*Problem requirements:*
State the number of lines in the records that contain "else", with no other words.

*Supplied data:*
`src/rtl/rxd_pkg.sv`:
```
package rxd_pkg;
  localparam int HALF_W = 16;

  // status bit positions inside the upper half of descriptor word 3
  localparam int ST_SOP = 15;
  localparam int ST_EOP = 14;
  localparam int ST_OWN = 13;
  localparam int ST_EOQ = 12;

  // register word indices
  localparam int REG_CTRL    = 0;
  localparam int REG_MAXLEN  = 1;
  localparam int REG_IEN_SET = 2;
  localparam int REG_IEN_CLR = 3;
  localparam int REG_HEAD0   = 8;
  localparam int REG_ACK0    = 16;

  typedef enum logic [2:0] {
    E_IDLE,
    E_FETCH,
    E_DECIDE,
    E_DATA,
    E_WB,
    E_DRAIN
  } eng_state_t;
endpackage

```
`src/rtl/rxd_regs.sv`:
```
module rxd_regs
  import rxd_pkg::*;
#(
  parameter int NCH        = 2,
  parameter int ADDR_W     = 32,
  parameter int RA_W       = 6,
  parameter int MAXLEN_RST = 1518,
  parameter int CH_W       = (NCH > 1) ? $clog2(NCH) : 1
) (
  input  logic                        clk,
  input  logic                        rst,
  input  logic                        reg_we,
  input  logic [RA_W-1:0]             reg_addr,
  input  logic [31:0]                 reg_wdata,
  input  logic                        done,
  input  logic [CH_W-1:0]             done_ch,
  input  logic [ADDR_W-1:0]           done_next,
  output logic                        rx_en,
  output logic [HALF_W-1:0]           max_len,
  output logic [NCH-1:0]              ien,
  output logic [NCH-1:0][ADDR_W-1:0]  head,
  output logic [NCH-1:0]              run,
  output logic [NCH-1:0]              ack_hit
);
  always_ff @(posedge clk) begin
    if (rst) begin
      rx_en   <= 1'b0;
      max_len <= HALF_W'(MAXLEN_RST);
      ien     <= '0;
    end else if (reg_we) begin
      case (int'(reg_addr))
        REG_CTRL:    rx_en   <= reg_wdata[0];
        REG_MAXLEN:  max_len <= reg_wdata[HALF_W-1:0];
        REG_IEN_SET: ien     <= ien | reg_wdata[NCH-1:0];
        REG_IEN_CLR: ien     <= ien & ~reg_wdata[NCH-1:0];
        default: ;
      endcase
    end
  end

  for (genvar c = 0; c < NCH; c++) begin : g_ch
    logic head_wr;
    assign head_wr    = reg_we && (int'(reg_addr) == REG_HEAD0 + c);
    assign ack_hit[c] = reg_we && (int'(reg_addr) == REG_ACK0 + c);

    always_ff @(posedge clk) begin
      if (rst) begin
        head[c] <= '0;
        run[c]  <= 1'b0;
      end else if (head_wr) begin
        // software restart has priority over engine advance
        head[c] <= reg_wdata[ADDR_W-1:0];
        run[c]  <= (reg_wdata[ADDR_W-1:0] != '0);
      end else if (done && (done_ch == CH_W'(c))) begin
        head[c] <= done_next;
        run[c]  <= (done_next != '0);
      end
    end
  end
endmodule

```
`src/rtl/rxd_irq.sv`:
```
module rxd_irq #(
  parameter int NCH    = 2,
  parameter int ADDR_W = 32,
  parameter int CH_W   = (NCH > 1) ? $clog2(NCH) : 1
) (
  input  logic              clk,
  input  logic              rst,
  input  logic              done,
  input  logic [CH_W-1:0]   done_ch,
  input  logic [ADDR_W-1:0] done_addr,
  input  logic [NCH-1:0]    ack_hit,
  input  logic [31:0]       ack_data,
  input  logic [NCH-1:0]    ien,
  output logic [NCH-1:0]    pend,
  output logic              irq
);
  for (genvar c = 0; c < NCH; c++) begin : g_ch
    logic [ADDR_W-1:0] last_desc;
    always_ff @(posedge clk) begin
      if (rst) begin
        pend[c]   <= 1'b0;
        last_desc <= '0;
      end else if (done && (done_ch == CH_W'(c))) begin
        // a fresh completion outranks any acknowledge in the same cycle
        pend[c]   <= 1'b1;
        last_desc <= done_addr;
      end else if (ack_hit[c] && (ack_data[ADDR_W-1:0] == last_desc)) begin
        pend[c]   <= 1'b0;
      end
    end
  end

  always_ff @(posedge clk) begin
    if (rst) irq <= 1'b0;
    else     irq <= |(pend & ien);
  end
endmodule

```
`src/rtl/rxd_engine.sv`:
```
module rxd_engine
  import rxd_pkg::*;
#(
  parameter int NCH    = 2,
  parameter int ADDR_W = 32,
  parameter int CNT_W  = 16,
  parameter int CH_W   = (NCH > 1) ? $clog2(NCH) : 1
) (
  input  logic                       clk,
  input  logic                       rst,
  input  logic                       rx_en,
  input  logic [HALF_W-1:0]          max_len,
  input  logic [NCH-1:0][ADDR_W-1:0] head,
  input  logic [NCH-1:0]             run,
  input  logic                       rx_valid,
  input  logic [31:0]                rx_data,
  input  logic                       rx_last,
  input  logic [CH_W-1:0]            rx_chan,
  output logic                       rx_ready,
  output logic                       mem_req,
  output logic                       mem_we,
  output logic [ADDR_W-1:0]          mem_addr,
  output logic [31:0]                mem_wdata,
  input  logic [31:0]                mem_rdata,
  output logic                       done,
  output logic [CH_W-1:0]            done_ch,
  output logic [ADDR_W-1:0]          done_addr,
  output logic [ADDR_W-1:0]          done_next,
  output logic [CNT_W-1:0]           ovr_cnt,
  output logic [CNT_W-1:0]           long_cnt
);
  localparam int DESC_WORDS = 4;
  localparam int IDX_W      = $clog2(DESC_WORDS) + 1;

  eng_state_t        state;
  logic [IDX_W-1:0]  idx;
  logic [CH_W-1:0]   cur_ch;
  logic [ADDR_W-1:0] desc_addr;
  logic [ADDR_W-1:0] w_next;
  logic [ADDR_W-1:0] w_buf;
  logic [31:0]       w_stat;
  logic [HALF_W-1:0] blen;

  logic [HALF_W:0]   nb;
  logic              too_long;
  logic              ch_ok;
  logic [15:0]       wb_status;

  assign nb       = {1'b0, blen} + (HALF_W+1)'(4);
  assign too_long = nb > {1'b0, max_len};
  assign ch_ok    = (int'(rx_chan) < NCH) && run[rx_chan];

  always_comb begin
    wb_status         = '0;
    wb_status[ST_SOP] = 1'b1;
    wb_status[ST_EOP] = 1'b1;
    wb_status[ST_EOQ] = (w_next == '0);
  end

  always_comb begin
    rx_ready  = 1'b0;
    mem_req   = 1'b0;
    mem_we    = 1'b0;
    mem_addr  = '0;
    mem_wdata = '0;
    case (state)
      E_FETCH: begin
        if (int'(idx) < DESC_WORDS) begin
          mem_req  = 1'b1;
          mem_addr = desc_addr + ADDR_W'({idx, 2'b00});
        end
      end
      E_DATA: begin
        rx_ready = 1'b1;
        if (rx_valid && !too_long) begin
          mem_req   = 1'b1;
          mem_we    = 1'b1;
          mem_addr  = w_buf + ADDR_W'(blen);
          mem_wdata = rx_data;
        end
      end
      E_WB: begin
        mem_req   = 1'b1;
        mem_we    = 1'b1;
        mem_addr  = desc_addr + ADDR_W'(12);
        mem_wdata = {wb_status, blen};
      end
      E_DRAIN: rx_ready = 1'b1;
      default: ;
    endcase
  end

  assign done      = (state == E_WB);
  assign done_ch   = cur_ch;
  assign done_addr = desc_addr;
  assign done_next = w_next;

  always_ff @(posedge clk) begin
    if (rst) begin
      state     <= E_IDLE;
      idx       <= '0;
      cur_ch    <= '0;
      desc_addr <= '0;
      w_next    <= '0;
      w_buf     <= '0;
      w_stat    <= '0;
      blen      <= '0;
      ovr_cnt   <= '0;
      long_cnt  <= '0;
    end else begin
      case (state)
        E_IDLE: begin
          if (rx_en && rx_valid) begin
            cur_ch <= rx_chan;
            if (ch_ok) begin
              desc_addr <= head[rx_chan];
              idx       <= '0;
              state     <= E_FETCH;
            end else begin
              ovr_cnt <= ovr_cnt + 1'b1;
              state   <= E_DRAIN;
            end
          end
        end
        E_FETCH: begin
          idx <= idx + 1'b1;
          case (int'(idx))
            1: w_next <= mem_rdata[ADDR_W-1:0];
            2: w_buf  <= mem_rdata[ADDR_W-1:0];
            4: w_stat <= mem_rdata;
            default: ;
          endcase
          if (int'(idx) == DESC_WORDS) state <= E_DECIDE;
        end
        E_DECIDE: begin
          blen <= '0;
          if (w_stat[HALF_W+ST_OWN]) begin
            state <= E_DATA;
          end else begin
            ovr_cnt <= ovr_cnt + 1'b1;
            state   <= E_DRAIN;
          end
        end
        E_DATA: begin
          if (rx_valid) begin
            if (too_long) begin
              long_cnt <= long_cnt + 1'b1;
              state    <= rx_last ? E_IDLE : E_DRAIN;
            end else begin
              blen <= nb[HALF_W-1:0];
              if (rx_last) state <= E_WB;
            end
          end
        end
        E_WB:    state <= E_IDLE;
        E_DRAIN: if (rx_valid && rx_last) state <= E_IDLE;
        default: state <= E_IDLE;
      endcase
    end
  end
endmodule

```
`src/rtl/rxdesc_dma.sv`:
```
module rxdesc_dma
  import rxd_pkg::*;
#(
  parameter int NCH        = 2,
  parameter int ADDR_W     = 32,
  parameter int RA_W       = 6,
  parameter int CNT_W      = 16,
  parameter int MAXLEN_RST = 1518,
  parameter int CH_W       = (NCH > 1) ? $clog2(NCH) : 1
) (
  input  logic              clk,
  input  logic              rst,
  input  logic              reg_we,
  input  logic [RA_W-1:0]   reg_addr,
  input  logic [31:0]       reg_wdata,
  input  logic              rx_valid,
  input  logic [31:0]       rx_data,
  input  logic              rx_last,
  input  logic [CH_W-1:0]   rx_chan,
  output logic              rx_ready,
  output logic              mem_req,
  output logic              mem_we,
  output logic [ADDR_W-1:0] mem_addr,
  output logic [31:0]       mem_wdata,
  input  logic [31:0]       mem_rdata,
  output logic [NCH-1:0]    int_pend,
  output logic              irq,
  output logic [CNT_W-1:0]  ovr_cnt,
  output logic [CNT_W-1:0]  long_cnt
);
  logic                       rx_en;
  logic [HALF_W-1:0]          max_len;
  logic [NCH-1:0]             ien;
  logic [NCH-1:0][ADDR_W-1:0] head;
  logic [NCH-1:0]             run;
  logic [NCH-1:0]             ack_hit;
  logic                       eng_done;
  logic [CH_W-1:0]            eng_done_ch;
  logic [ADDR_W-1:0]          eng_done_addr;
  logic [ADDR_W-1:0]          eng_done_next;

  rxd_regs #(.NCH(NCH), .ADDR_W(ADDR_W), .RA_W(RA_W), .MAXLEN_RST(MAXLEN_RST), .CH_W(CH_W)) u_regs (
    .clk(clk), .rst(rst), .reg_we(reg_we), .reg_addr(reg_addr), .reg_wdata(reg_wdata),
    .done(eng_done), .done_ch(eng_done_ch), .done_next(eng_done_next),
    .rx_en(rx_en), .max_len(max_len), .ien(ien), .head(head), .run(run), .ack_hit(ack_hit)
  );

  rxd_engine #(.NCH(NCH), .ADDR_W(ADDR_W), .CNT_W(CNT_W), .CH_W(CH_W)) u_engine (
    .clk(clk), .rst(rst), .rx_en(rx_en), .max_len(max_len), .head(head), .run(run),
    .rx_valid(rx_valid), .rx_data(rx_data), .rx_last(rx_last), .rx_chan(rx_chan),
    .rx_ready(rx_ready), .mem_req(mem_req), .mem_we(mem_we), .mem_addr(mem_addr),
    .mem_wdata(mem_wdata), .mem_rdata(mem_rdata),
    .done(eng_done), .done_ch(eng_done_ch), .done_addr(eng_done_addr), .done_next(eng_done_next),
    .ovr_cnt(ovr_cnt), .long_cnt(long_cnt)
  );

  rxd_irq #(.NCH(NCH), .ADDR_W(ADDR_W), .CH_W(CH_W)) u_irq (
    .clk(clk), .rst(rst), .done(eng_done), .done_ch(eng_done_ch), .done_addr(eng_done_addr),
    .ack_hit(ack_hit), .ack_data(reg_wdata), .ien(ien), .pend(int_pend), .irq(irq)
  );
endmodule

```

*Result below:*
10